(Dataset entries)
^^^^
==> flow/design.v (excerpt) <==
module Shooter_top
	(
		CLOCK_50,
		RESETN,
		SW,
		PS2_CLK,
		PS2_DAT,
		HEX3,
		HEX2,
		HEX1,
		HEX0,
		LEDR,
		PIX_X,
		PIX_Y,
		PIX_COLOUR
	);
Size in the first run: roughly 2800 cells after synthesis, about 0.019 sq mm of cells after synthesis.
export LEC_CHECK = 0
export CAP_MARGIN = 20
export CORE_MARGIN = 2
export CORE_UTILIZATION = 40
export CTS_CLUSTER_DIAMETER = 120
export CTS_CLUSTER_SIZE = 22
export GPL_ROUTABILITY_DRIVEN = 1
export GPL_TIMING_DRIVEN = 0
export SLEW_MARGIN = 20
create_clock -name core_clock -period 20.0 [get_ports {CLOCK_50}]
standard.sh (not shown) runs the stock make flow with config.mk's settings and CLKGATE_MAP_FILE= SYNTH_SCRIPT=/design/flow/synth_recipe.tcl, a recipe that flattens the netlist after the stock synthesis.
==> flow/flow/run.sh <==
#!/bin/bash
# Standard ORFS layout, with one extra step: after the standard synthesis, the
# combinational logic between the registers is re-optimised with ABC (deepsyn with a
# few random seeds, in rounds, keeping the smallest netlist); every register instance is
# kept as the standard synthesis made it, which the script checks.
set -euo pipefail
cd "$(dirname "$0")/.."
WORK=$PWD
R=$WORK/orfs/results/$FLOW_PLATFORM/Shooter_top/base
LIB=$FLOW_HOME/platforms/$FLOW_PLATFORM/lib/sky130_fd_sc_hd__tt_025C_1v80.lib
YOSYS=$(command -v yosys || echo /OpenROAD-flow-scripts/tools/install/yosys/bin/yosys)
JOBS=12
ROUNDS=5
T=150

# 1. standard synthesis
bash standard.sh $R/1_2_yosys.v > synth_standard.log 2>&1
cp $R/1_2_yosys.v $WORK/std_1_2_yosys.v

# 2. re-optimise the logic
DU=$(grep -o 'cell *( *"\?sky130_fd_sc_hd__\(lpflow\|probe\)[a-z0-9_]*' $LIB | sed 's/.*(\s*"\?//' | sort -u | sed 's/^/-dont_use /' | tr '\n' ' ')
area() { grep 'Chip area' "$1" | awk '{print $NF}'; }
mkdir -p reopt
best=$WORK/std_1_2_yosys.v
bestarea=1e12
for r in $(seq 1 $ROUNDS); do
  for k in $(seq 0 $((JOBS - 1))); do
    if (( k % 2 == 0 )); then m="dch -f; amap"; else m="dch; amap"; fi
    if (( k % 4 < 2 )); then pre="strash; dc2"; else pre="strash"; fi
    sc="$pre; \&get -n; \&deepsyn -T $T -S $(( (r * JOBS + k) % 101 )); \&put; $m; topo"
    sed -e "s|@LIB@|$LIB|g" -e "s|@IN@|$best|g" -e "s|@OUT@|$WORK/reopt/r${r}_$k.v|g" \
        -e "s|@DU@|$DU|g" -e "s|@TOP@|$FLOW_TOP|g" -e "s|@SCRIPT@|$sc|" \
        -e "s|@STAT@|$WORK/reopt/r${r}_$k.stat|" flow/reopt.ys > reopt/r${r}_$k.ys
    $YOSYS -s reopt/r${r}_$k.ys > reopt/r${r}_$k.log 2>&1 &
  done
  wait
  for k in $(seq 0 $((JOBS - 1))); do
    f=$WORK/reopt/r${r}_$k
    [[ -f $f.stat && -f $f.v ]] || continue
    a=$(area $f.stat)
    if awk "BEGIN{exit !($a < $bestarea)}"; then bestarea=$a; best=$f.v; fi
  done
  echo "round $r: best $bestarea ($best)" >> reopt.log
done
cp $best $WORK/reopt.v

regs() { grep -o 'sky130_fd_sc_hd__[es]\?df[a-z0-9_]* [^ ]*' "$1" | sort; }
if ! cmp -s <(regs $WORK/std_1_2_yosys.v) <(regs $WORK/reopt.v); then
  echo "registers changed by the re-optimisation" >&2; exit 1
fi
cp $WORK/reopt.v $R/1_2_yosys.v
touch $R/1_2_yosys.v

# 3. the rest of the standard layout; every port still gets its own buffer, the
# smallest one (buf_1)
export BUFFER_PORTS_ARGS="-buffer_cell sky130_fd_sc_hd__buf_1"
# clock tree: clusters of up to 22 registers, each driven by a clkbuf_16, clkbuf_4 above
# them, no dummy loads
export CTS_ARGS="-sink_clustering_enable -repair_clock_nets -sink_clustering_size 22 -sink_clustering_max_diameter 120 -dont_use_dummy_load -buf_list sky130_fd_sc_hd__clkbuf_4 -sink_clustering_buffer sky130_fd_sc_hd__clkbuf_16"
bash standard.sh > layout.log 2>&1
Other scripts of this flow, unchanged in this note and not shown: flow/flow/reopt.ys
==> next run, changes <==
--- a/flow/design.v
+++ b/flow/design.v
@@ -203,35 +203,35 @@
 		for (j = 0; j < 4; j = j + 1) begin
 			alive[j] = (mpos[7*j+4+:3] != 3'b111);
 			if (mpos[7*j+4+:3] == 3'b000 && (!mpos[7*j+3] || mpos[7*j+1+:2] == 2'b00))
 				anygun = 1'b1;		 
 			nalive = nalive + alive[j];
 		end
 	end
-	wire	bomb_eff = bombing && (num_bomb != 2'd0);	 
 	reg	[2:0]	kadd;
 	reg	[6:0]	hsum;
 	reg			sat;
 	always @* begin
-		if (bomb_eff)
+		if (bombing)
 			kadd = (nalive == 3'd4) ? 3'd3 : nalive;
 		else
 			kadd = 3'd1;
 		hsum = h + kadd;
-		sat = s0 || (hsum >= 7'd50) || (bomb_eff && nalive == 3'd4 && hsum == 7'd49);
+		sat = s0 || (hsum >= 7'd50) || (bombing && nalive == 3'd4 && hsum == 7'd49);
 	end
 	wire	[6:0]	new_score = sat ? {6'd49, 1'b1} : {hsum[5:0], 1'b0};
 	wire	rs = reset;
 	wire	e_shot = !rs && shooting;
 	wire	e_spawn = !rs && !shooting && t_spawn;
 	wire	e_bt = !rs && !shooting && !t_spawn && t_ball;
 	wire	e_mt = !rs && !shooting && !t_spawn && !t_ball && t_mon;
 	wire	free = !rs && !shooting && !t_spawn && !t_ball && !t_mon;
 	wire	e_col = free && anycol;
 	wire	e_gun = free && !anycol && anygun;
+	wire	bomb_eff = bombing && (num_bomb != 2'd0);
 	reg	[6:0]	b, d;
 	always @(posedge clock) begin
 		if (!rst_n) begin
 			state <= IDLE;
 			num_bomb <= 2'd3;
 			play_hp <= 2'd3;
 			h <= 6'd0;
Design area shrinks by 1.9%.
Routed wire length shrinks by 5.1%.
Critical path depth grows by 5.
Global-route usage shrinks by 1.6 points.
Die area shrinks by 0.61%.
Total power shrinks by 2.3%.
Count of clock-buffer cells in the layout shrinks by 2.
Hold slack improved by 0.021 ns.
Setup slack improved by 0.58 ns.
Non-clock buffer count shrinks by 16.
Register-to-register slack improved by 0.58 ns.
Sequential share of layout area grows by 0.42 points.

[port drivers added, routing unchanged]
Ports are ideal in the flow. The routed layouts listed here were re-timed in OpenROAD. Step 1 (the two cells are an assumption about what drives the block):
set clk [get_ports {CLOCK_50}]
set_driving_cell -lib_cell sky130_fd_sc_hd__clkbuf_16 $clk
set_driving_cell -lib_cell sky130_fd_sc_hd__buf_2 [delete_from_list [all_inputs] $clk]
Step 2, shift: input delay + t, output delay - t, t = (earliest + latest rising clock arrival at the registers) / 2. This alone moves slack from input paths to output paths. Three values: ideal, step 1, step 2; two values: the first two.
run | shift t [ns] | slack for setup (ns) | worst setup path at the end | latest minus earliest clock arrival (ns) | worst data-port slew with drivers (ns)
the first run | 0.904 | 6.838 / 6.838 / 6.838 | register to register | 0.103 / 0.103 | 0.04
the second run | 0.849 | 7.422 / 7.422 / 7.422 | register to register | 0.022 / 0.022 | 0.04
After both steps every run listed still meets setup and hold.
From an optimization exercise on the open Yosys and OpenROAD flow, aimed at small area, a short achievable clock period and few clock cycles per item; shortcuts taken in it are not production practice. At most, simulation tests tie the RTL to the original design; equivalence was not proved. For run 2, only the layout was checked, not whether the RTL still works. No activity file was given, so power comes from the tool's default toggle rates.

## flow/design.v (module list and top-level ports; edited modules follow where they fit)
// module scr_search: 1475 lines
module scr_search(clk,rst,start,R_fixed,angle1,adder,error,X,Y,done);
  // ...
==> flow/flow/run.sh <==
#!/bin/bash
set -euo pipefail
export BUFFER_PORTS_ARGS="-buffer_cell sky130_fd_sc_hd__buf_2"
sed 's/SETUP_SLACK_MARGIN=[0-9.]*/SETUP_SLACK_MARGIN=6.4/' standard.sh > standard_m.sh
grep -q 'SETUP_SLACK_MARGIN=6.4' standard_m.sh
bash standard_m.sh > standard_flow.log 2>&1
==> flow/standard.sh <==
#!/bin/bash
# synth_recipe.tcl (not shown) runs the flow's synth.tcl, then flattens the netlist and writes it again
# the make line also repeats each setting of config.mk as NAME=value (left out here)
make -C /OpenROAD-flow-scripts/flow DESIGN_CONFIG=/design/flow/config.mk WORK_HOME=/design/flow/orfs CLKGATE_MAP_FILE= SYNTH_SCRIPT=/design/flow/synth_recipe.tcl "${@:-finish}"
==> flow/config.mk <==
export PLATFORM = sky130hd
export DESIGN_NAME = scr_search
export DESIGN_NICKNAME = scr_search
export VERILOG_FILES = /design/flow/design.v
export SDC_FILE = /design/flow/constraint.sdc
export NUM_CORES = 4
export LEC_CHECK = 0
export ABC_AREA = 1
export CAP_MARGIN = 20
export CORE_MARGIN = 2
export CORE_UTILIZATION = 25
export CTS_BUF_LIST = sky130_fd_sc_hd__clkbuf_4 sky130_fd_sc_hd__clkbuf_8
export CTS_CLUSTER_DIAMETER = 100
export CTS_CLUSTER_SIZE = 30
export PLACE_DENSITY = 0.5
export SETUP_SLACK_MARGIN = 5
export SLEW_MARGIN = 20
==> flow/constraint.sdc <==
create_clock -name core_clock -period 12.0 [get_ports {clk}]
set_input_delay 2.4000 -clock core_clock [delete_from_list [all_inputs] [get_ports {clk}]]
set_output_delay 2.4000 -clock core_clock [all_outputs]
set_load 0.01 [all_outputs]
==> results_dict.tcl, run 1 <==
set metrics [dict create \
    vias 21400 \
    wl_met1_um 41900 \
    p_int_mw 0.715 \
    whs_endpoint "done$_SDFFE_PP0P_" \
    yosysMostFrequentCell "nand2_1" \
    cp-start-kind "flip-flop" \
    seq_power_mw 0.318 \
    max_cap_viol_count 0 \
    critPathLaunch "xr[3]$_DFFE_PP_" \
    relSlewSlack_pct 32.6 \
    path_common_cell "nand2_1" \
    rr_startpoint "err[1]$_DFFE_PP_" \
    hold_path_depth 2 \
    wl_um 104000 \
    postLayoutCoreUtil_pct 28.2 \
    multi_input_area_um2 11500 \
    inverters_excl_clock 437 \
    cp_slowest_cell "fa_1" \
    synth-main-ff-cell "edfxtp_1" \
    synth_cells 2920 \
    synth_commonest_cells "nand2_1 (903), nor2_1 (523), inv_1 (399), nand3_1 (365), a21oi_1 (104)" \
    rr_worst_depth 7 \
    synthAdderAreaFrac_pct 6.10 \
    min-delay-start "done$_SDFFE_PP0P_" \
    power.leakage_nw 9.47 \
    whs_ns 0.475 \
    path_buf_inv 3 \
    viasPerCell 5.72 \
    met2WireLength_um 43800 \
    globalplace.congestion 1.09 \
    synth_compound_area_share_pct 9.86 \
    yosys_warnings 1 \
    clkLatencyLatePin_ns 0.37 \
    clk_pin_slew_ns 0.08 \
    power.net_switching_mw 0.988 \
    grt_max_degree 63 \
    nFillCells 7027 \
    status "finished clean" \
    wl_met3_um 9590 \
]
Testbench counts, summed over its fixed seeds: cycles 384, queries 384.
^^^^
ASSIGNMENT: Repeat exactly the lines above, starting with the first line of the records and finishing with the line holding "bash standard.sh $R/1_2_yosys.v". Add no other line.

ANSWER SECTION:
==> flow/design.v (excerpt) <==
module Shooter_top
	(
		CLOCK_50,
		RESETN,
		SW,
		PS2_CLK,
		PS2_DAT,
		HEX3,
		HEX2,
		HEX1,
		HEX0,
		LEDR,
		PIX_X,
		PIX_Y,
		PIX_COLOUR
	);
Size in the first run: roughly 2800 cells after synthesis, about 0.019 sq mm of cells after synthesis.
export LEC_CHECK = 0
export CAP_MARGIN = 20
export CORE_MARGIN = 2
export CORE_UTILIZATION = 40
export CTS_CLUSTER_DIAMETER = 120
export CTS_CLUSTER_SIZE = 22
export GPL_ROUTABILITY_DRIVEN = 1
export GPL_TIMING_DRIVEN = 0
export SLEW_MARGIN = 20
create_clock -name core_clock -period 20.0 [get_ports {CLOCK_50}]
standard.sh (not shown) runs the stock make flow with config.mk's settings and CLKGATE_MAP_FILE= SYNTH_SCRIPT=/design/flow/synth_recipe.tcl, a recipe that flattens the netlist after the stock synthesis.
==> flow/flow/run.sh <==
#!/bin/bash
# Standard ORFS layout, with one extra step: after the standard synthesis, the
# combinational logic between the registers is re-optimised with ABC (deepsyn with a
# few random seeds, in rounds, keeping the smallest netlist); every register instance is
# kept as the standard synthesis made it, which the script checks.
set -euo pipefail
cd "$(dirname "$0")/.."
WORK=$PWD
R=$WORK/orfs/results/$FLOW_PLATFORM/Shooter_top/base
LIB=$FLOW_HOME/platforms/$FLOW_PLATFORM/lib/sky130_fd_sc_hd__tt_025C_1v80.lib
YOSYS=$(command -v yosys || echo /OpenROAD-flow-scripts/tools/install/yosys/bin/yosys)
JOBS=12
ROUNDS=5
T=150

# 1. standard synthesis
bash standard.sh $R/1_2_yosys.v > synth_standard.log 2>&1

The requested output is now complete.